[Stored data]
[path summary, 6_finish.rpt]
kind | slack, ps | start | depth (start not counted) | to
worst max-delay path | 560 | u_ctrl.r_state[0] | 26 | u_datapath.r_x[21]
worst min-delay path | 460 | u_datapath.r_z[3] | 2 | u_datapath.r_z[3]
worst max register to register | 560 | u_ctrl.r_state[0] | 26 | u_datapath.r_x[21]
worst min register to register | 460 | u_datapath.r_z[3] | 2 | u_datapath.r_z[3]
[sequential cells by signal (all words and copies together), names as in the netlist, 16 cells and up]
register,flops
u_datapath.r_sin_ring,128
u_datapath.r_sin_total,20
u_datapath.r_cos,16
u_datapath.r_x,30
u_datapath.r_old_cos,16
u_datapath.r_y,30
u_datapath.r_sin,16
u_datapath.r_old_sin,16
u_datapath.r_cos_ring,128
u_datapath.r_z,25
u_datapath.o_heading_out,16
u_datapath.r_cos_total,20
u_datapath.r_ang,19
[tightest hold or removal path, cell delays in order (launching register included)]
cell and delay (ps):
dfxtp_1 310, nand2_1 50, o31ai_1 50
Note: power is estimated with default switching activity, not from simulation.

### Work instructions
All that is wanted is the lines from the one containing "u_datapath.r_cos_total,20" through the last line of the records, restated word for word.

### Solution to the exercise
u_datapath.r_cos_total,20
u_datapath.r_ang,19
[tightest hold or removal path, cell delays in order (launching register included)]
cell and delay (ps):
dfxtp_1 310, nand2_1 50, o31ai_1 50
Note: power is estimated with default switching activity, not from simulation.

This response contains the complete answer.